Problem statement: Nothing below is to be printed except the lines between the line holding "13 14 15; do" and the line holding "flow/flow/abc_best.tcl (new file)", inclusive, each exactly as it appears.
----
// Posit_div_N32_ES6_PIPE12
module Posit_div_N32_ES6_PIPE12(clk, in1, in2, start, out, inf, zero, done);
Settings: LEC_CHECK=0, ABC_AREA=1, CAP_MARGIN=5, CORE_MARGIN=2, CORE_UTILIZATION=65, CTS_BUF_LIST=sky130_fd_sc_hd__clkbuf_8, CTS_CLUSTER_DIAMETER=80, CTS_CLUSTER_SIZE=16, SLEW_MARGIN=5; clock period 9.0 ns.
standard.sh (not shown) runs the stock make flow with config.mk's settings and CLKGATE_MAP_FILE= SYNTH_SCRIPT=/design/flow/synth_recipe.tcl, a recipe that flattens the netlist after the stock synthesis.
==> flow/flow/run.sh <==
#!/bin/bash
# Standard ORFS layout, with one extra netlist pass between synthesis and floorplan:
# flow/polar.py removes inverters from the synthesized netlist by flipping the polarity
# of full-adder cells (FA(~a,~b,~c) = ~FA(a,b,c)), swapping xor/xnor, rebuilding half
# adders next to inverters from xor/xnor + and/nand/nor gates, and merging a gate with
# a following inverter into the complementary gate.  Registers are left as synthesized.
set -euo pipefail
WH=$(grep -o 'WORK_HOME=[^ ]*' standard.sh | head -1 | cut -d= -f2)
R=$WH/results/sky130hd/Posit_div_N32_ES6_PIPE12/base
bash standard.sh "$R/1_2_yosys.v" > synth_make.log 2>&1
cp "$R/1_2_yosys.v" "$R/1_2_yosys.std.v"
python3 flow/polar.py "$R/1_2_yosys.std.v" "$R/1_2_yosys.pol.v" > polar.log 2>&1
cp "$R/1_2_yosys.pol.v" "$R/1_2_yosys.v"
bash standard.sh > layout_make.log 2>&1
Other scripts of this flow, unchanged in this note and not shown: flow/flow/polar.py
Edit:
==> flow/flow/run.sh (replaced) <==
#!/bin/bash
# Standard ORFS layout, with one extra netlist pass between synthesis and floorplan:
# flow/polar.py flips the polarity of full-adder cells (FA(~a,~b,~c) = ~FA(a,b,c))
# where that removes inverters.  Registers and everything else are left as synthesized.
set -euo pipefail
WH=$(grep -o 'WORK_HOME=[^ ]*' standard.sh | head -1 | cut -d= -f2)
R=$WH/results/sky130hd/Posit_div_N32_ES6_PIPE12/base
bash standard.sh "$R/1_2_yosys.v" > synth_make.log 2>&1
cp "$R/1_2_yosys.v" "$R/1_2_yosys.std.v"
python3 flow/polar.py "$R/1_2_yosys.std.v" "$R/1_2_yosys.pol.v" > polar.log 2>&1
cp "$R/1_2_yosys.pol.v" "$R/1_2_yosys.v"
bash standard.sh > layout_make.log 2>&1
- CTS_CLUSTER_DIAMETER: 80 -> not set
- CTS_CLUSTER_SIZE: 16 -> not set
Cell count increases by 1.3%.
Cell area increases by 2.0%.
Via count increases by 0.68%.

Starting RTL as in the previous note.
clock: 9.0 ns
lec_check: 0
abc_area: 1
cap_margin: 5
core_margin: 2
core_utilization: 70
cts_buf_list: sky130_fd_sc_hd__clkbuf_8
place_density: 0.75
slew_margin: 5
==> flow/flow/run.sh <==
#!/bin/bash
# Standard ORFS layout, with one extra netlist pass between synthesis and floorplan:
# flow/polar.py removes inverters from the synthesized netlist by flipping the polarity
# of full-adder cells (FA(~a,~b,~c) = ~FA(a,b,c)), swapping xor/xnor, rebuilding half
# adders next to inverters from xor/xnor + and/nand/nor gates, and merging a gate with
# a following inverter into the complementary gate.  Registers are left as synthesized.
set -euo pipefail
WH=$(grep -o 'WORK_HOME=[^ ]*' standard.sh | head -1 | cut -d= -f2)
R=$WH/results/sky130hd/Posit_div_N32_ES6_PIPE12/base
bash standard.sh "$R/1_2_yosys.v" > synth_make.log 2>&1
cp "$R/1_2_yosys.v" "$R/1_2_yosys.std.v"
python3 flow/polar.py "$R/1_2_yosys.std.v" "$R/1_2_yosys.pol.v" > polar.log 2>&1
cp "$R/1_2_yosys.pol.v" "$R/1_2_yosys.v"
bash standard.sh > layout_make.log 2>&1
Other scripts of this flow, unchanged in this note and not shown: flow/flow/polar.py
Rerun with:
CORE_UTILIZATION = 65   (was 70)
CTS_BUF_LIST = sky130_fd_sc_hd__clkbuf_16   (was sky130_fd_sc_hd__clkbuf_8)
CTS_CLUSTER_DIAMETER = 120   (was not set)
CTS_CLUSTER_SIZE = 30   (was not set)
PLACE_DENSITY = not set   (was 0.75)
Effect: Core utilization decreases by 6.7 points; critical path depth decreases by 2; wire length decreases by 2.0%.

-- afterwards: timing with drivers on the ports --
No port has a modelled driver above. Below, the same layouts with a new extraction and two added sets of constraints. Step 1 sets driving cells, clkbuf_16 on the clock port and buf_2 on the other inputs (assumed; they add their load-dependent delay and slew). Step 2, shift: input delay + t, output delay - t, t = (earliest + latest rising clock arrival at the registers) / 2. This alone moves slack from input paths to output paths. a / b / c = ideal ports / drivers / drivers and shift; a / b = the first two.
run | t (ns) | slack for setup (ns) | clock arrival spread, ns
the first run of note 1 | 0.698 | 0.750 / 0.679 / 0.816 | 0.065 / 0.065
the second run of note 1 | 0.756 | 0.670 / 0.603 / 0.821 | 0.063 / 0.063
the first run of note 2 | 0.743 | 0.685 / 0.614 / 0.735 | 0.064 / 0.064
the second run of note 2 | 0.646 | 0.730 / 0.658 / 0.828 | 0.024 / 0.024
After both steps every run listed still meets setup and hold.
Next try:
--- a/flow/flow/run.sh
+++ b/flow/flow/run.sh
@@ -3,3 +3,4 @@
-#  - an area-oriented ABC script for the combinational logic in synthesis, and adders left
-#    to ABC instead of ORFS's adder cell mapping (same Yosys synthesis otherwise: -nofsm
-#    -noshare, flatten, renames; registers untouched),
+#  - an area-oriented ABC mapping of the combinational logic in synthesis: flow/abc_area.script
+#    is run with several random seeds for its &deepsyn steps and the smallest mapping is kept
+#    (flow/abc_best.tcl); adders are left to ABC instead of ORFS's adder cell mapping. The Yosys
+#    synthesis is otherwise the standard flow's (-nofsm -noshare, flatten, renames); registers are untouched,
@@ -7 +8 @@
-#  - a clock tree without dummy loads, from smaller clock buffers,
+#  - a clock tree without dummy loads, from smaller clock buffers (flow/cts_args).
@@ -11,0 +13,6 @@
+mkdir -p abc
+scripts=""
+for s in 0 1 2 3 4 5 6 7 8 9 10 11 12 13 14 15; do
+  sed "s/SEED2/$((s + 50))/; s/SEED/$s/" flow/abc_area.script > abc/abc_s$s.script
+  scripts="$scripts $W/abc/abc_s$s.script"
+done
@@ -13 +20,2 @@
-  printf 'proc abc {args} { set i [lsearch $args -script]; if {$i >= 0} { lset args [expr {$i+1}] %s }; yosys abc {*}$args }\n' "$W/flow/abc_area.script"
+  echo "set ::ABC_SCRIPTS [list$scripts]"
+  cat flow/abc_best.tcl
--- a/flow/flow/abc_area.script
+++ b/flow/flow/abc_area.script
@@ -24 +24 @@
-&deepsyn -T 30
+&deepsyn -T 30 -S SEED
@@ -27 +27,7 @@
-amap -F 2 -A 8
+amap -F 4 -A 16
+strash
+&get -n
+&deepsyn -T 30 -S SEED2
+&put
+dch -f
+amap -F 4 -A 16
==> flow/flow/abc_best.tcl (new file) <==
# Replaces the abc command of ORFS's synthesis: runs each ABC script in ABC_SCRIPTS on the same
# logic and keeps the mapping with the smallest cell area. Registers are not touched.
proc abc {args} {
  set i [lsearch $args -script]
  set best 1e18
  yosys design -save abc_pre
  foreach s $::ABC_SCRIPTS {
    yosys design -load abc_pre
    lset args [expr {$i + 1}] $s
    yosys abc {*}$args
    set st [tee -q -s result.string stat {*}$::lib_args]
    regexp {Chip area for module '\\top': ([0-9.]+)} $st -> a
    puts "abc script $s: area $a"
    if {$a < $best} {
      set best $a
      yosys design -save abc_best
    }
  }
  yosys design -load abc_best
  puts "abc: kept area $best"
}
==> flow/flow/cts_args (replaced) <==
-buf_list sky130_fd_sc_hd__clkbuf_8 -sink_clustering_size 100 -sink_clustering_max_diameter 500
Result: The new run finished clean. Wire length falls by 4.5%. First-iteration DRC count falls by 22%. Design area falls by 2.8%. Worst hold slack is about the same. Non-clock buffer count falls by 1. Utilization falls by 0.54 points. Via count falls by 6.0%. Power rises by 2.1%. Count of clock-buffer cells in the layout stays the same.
This design comes from an exercise in tuning for small area and few clock cycles on the open sky130 flow, not from production work. Only simulation tests tie the RTL to the original design; equivalence was not proved.

==> flow/design.v, too long to show whole: its modules and the start of the top module <==
// module cv32e40p_clock_gate: 8 lines
// module cv32e41s_sffr: 18 lines
// module cv32e41s_sffs: 18 lines
// module cv32e41s_alert: 35 lines
// module cv32e41s_alignment_buffer: 396 lines
// module cv32e41s_alu: 171 lines
// module cv32e41s_alu_b_cpop: 12 lines
// module cv32e41s_b_decoder: 289 lines
// module cv32e41s_clic_int_controller: 74 lines
// module cv32e41s_compressed_decoder: 284 lines
// module cv32e41s_controller: 161 lines
// module cv32e41s_controller_bypass: 160 lines
// module cv32e41s_controller_fsm: 771 lines
// module cv32e41s_cs_registers: 2767 lines
// module cv32e41s_csr: 70 lines
// module cv32e41s_data_obi_interface: 78 lines
// module cv32e41s_debug_triggers: 337 lines
// module cv32e41s_decoder: 190 lines
// module cv32e41s_div: 171 lines
// module cv32e41s_dummy_instr: 103 lines
// module cv32e41s_ex_stage: 282 lines
// module cv32e41s_ff_one: 52 lines
// module cv32e41s_i_decoder: 303 lines
// module cv32e41s_id_stage: 441 lines
// module cv32e41s_if_stage: 413 lines
// module cv32e41s_incore: 807 lines
// module cv32e41s_instr_obi_interface: 122 lines
// module cv32e41s_int_controller: 56 lines
// module cv32e41s_lfsr: 39 lines
// module cv32e41s_load_store_unit: 480 lines
// module cv32e41s_lsu_response_filter: 95 lines
// module cv32e41s_m_decoder: 87 lines
// module cv32e41s_mpu_test: 210 lines
// module cv32e41s_mpu_test_data: 210 lines
// module cv32e41s_mult: 134 lines
// module cv32e41s_obi_integrity_fifo: 104 lines
// module cv32e41s_pc_check: 125 lines
// module cv32e41s_pc_target: 31 lines
// module cv32e41s_pma: 63 lines
// module cv32e41s_pmp: 189 lines
// module cv32e41s_pmp_walker_64: 238 lines
// module cv32e41s_prefetch_unit: 100 lines
// module cv32e41s_prefetcher: 82 lines
// module cv32e41s_rchk_check: 22 lines
// module cv32e41s_register_file: 74 lines
// module cv32e41s_register_file_ecc: 42 lines
// module cv32e41s_register_file_wrapper: 46 lines
// module cv32e41s_sequencer: 278 lines
// module cv32e41s_sleep_unit: 44 lines
// module cv32e41s_wb_stage: 80 lines
// module cv32e41s_wpt: 85 lines
// module cv32e41s_write_buffer: 63 lines
// module cv32e41s_xpmp: 143 lines
module cv32e41s_incore 
#(
  parameter                             LIB                                     = 0,
  parameter logic RV32                                    = RV32I,
  parameter logic [1:0] B_EXT                                   = B_NONE,
  parameter logic [1:0] M_EXT                                   = M,
  parameter bit                         DEBUG                                   = 1,
  parameter logic [31:0]                DM_REGION_START                         = 32'hF0000000,
  parameter logic [31:0]                DM_REGION_END                           = 32'hF0003FFF,
  parameter int                         DBG_NUM_TRIGGERS                        = 1,
  parameter int                         PMA_NUM_REGIONS                         = 0,
  parameter logic [PMA_NUM_REGIONS*68-1:0]                   PMA_CFG            = '0,
  parameter bit                         CLIC                                    = 0,
  parameter int unsigned                CLIC_ID_WIDTH                           = 5,
  parameter int unsigned                CLIC_INTTHRESHBITS                      = 8,
  parameter int unsigned                PMP_GRANULARITY                         = 0,
  parameter int                         PMP_NUM_REGIONS                         = 0,
  parameter logic [PMP_NUM_REGIONS*8-1:0]                   PMP_PMPNCFG_RV     = '0,
  parameter logic [PMP_NUM_REGIONS*32-1:0]                PMP_PMPADDR_RV     = '0,
  // ...
==> flow/run.sh <==
#!/bin/bash
# synth_recipe.tcl (not shown) runs the flow's synth.tcl, then flattens the netlist and writes it again
# the make line also repeats each setting of config.mk as NAME=value (left out here)
make -C /OpenROAD-flow-scripts/flow DESIGN_CONFIG=/design/flow/config.mk WORK_HOME=/design/flow/orfs CLKGATE_MAP_FILE= SYNTH_SCRIPT=/design/flow/synth_recipe.tcl finish
==> flow/config.mk <==
export PLATFORM = sky130hd
export DESIGN_NAME = cv32e41s_incore
export DESIGN_NICKNAME = cv32e41s_incore
export VERILOG_FILES = /design/flow/design.v
export SDC_FILE = /design/flow/constraint.sdc
export NUM_CORES = 8
export LEC_CHECK = 0
export ABC_AREA = 1
export CAP_MARGIN = 25
export CORE_MARGIN = 2
export CORE_UTILIZATION = 40
export CTS_BUF_LIST = sky130_fd_sc_hd__clkbuf_4 sky130_fd_sc_hd__clkbuf_8
export CTS_CLUSTER_SIZE = 30
export SLEW_MARGIN = 25
==> flow/constraint.sdc <==
create_clock -name core_clock -period 20.0 [get_ports {clk_i}]
set_input_delay 4.0000 -clock core_clock [delete_from_list [all_inputs] [get_ports {clk_i}]]
set_output_delay 4.0000 -clock core_clock [all_outputs]
set_load 0.01 [all_outputs]
==> results.txt, run 1 <==
- Area Growth Syn to Fin: 12.6%
- WHS: 0.446 ns
- Most common cell after layout, fill and taps aside: nand2_1
- Fmax: 59.2 MHz
- TritonCTS clock tree: done
- Post-synthesis mux area share: 0.413%
- Detailed placement HPWL: 711,000 um
- Ranking of synthesized cells by area: dfrtp_1 21%, edfxtp_1 17%, nand2_1 9.3%
- Met1 Use GR: 55.4%
- Pre-CTS WS: 3.97 ns
- R2R Path Start: id_stage_i.id_ex_pipe_o[310]
- Outcome: no timing/DRC/antenna violations
- Max layer used: met5
- Worst Path Arrival: 12.89 ns
- Nonclk buf count: 1,160
- CTS max path bufs: 4
- Final hold violation count: 0
- CTS resizes: 0
- Synth cell types: 89
- Hold depth: 2
- Least-Margin Pin Slew: 1.34 ns
- Ports: 747
- Worst Path Buf+Inv: 5
- Vias in the first global route: 166,526
- Setup WS post-layout: 3.11 ns
- Top cell type's share of synthesized area: 21.0%
Testbench counts, summed over its fixed seeds: cycles 1,166,485.
==> run 2: changes to the inputs <==
==> flow/config.mk (replaced) <==
export PLATFORM = sky130hd
export DESIGN_NAME = cv32e41s_incore
export DESIGN_NICKNAME = cv32e41s_incore
export VERILOG_FILES = /design/flow/design.v
export SDC_FILE = /design/flow/constraint.sdc
export NUM_CORES = 8
export LEC_CHECK = 0
export ABC_AREA = 1
export CAP_MARGIN = 35
export CORE_MARGIN = 2
export CORE_UTILIZATION = 40
export SLEW_MARGIN = 35
==> results.txt, run 2 <==
- Final hold violation count: 0 (unchanged)
- Setup violations, final: 0 (unchanged)
- Synthesized area: 0.176 mm2 (unchanged)
- Total Wirelength: 973,000 um (was 974,000 um)
- Layout cells sized above 1: 8.01% (was 9.05%)
- Number of synthesized flops with an enable pin: 992 (unchanged)
- Crit end category: primary output (unchanged)
- Relative slew slack: 25.5% (was 9.67%)
- GRT Total Usage: 42.2% (about the same)
- Synth cell types: 89 (unchanged)
- Tmin final: 16.53 ns (was 16.89 ns)
- CORE AREA: 0.438 mm2 (unchanged)
- CP top delay family: compound AO/OA/AOI/OAI gates (unchanged)
- Routed Antenna Nets: 0 (unchanged)
- Reg with most FFs: register_file_wrapper_i.register_file_i.mem_q (unchanged)
- Ports: 747 (unchanged)
- Critical path class: reg2out (unchanged)
- Least-Margin Pin Slew: 1.11 ns (was 1.34 ns)
- Synth async-reset ratio: 60.6% (unchanged)
- R2R Path End: ex_stage_i.div.div_i.remainder_q[31] (unchanged)
- Largest registers: register_file_wrapper_i.register_file_i.mem_q: 992 flops, id_stage_i.id_ex_pipe_o: 209 flops, ex_stage_i.ex_wb_pipe_o: 139 flops (unchanged)
- CP dominant cell by count: nand2_1 (unchanged)
- Worst Path Required: 16.00 ns (about the same)
- Die height: 667 um (unchanged)
- R2R Path Start: id_stage_i.id_ex_pipe_o[310] (unchanged)
- Detailed placement HPWL: 711,000 um (about the same)
- Most common cell after layout, fill and taps aside: nand2_1 (unchanged)
- Root buffer cell: clkbuf_16 (was clkbuf_8)
- Pre-Repair DR Iteration Count: 7 (was 9)
- Yosys warnings: 347 (unchanged)
- CTS resizes: 0 (unchanged)
- DRT iter0 DRCs: 27,393 (was 27,251)
- Largest register FFs: 992 (unchanged)
- Slowest stage delay, CP: 0.91 ns (was 0.96 ns)
- Clk Latency, worst-skew pair: 1.05 ns (was 1.33 ns)
- Sum Neg Setup Slack: 0 ns (unchanged)
- Number of max-cap violations: 0 (unchanged)
- Ranking of synthesized cells by area: dfrtp_1 21%, edfxtp_1 17%, nand2_1 9.3% (unchanged)
- First-pass GRT wire length: 1,330,000 um (about the same)
- Placed Area: 0.188 mm2 (about the same)
- Slowest CP cell: a311oi_2 (unchanged)
- Clock Skew: 0.132 ns (was 0.198 ns)
- Finished Layout Cells: 28,468 (was 28,770)
- Hold depth: 2 (unchanged)
- Vias/cell: 6.33 (was 6.31)
- R2R Setup Slk: 5.00 ns (was 5.01 ns)
- Top cell type's share of synthesized area: 21.0% (unchanged)
- Worst Path Buf+Inv: 5 (unchanged)
- Synth top cells by count: 4,359 x nand2_1, 2,949 x o21ai_0, 2,274 x inv_1 (unchanged)
- Die W: 667 um (unchanged)
- Fmax: 60.5 MHz (was 59.2 MHz)
- # nets final: 23,864 (was 24,004)
- Min-delay src: if_stage_i.instruction_obi_i.obi_a_req_q[13]
- Remaining DRCs: 0 (unchanged)
- Total CTS buffers: 311 (was 457)
- CTS clock-pin slew for the worst setup and hold paths: 0.06 ns (was 0.07 ns)
- Top FF cell, synth: dfrtp_1 (unchanged)
- Finished Core Util: 45.4% (was 45.2%)
- Hold path endpoint: if_stage_i.instruction_obi_i.obi_a_req_q[13]
- Starting Density: 40.1% (unchanged)
- Fillers: 43,888 (was 44,224)
- Final Cycle Share: 82.6% (was 84.5%)
- Vias in the first global route: 165,515 (was 166,526)
- TritonCTS clock tree: done (unchanged)
- WL/cell: 34.2 um (was 33.9 um)
- Post-synthesis sequential area ratio: 38.7% (unchanged)
- Slew Viols, Final: 0 (unchanged)
- Startpoint Class: register (unchanged)
- Min-delay worst type: reg2reg (unchanged)
- Placed cell count: 27,857 (was 27,850)
- Via count: 180,132 (was 181,628)
- Die area: 0.445 mm2 (unchanged)
- RSZ-0062 raised after global routing: false (unchanged)
- Initial antenna violation count: 115 (was 112)
- CTS Sinks: 2,517 (unchanged)
- RePlAce Congestion: 1.08 (unchanged)
- Outcome: no timing/DRC/antenna violations (unchanged)
- Setup Buffers After CTS: 0 (unchanged)
- Cts hold-fix bufs: 0 (unchanged)
- CTS max path bufs: 4 (unchanged)
- Dominant cell type by area after synthesis: dfrtp_1 (unchanged)
- Worst Path Max Fanout: 102 (unchanged)
- FF-to-FF path depth: 40 (unchanged)
- Cell area after layout: 0.199 mm2 (was 0.198 mm2)
- Mean post-synth cell area: 7.83 um2 (unchanged)
- H-tree depth: 5 (unchanged)
- Cells after Synth: 22,436 (unchanged)
- Area Growth Syn to Fin: 13.1% (was 12.6%)
- Global route total overflow: 0 (unchanged)
- Port Buffers: 496 (unchanged)
- Count leader, synth: nand2_1 (unchanged)
- Cell Rows: 243 (unchanged)
- Worst Path Arrival: 12.53 ns (was 12.89 ns)
- Flops & latches, synth: 2,517 (unchanged)
- Commonest cells after routing, fill and taps aside: 4,349 x nand2_1, 2,871 x o21ai_0, 2,255 x inv_1 (was 4,349 x nand2_1, 2,885 x o21ai_0, 2,260 x inv_1)
- Largest net degree at the start of global routing: 164 (unchanged)
==> run 2: kinds of logic (layout without fill, tap and decap cells) <==
| group | count (synthesis) | count (layout) | share of synthesized area, % |
|---|---|---|---|
| and+or+nand+nor | 7405 | 7405 | 17.4 |
| AOI/OAI and AO/OA | 6823 | 6823 | 22.9 |
| buffers and inverters | 3971 | 4130 | 8.99 |
| DFF | 2517 | 2517 | 38.7 |
| adders and majority gates | 1005 | 1005 | 8.43 |
| xor gates and xnor gates | 645 | 645 | 3.22 |
| muxes | 68 | 68 | 0.413 |
| other | 2 | 118 | 0.00427 |
==> run 2: layout make-up <==
type                       count  area (um2)  area share, %
multi-input combinational  16020       93800           47.2
sequential                  2517       68000           34.2
timing repair buffer        1166       10300           5.18
inverter                    2409        9080           4.57
clock buffer                 432        8800           4.43
tap                         5757        7200           3.63
clock inverter               123        1390          0.699
antenna                       44         110         0.0554
==> run 2: worst min-delay path, cell delays in order, from the launching register on <==
cell and delay, ns:
dfstp_2 0.36, nand2_1 0.05, inv_1 0.04
==> run 2: through the flow <==
step	worst slack [ns]	hold WS (ns)
final	3.47	0.451
after global routing	3.10	0.464
after CTS	3.90	0.451
after detailed placement	3.92	0.441
after global placement	4.00	0.440
after floorplan	6.15	0.423
==> run 2: worst max path at each step <==
stage | startpoint | to | cells after the start
global route | if_stage_i.if_id_pipe_o[150] | instr_achk_o[3] | 52
CTS | debug_req_i | data_req_o | 40
detailed placement | debug_req_i | data_req_o | 40
floorplan | ex_stage_i.div.div_i.state[0] | ex_stage_i.div.div_i.remainder_q[31] | 42
global placement | debug_req_i | data_req_o | 40
finish | if_stage_i.if_id_pipe_o[151] | instr_achk_o[3] | 53
==> run 2: layer usage <==
metal | vias up | wire length (um) | track usage [%]
met4 | 46 | 79500 | 28.8
met3 | 2537 | 114000 | 10.9
met1 | 88160 | 378000 | 55.7
met5 | - | 279 | 0.195
li1 | 77096 | - | -
met2 | 12293 | 401000 | 60.5

-- static timing again, ports no longer ideal --
Ports are ideal in the flow. The routed layouts listed here were re-timed in OpenROAD. Step 1, drivers: a clkbuf_16 drives clk_i and a buf_2 each remaining input, both assumed. Step 2, shift: input delay + t, output delay - t, t = (earliest + latest rising clock arrival at the registers) / 2. This alone moves slack from input paths to output paths. Three values: ideal ports, drivers, drivers and shift; two values: the first two.
run | t (ns) | slack for setup (ns) | hold WS [ns] | worst data-port slew with drivers (ns)
run 1 | 1.347 | 3.108 / 2.988 / 3.623 | 0.446 / 0.446 / 0.446 | 0.24
run 2 | 1.083 | 3.472 / 3.369 / 3.607 | 0.451 / 0.451 / 0.451 | 0.24
After both steps setup and hold are still met in every run listed.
----
Response below:
+for s in 0 1 2 3 4 5 6 7 8 9 10 11 12 13 14 15; do
+  sed "s/SEED2/$((s + 50))/; s/SEED/$s/" flow/abc_area.script > abc/abc_s$s.script
+  scripts="$scripts $W/abc/abc_s$s.script"
+done
@@ -13 +20,2 @@
-  printf 'proc abc {args} { set i [lsearch $args -script]; if {$i >= 0} { lset args [expr {$i+1}] %s }; yosys abc {*}$args }\n' "$W/flow/abc_area.script"
+  echo "set ::ABC_SCRIPTS [list$scripts]"
+  cat flow/abc_best.tcl
--- a/flow/flow/abc_area.script
+++ b/flow/flow/abc_area.script
@@ -24 +24 @@
-&deepsyn -T 30
+&deepsyn -T 30 -S SEED
@@ -27 +27,7 @@
-amap -F 2 -A 8
+amap -F 4 -A 16
+strash
+&get -n
+&deepsyn -T 30 -S SEED2
+&put
+dch -f
+amap -F 4 -A 16
==> flow/flow/abc_best.tcl (new file) <==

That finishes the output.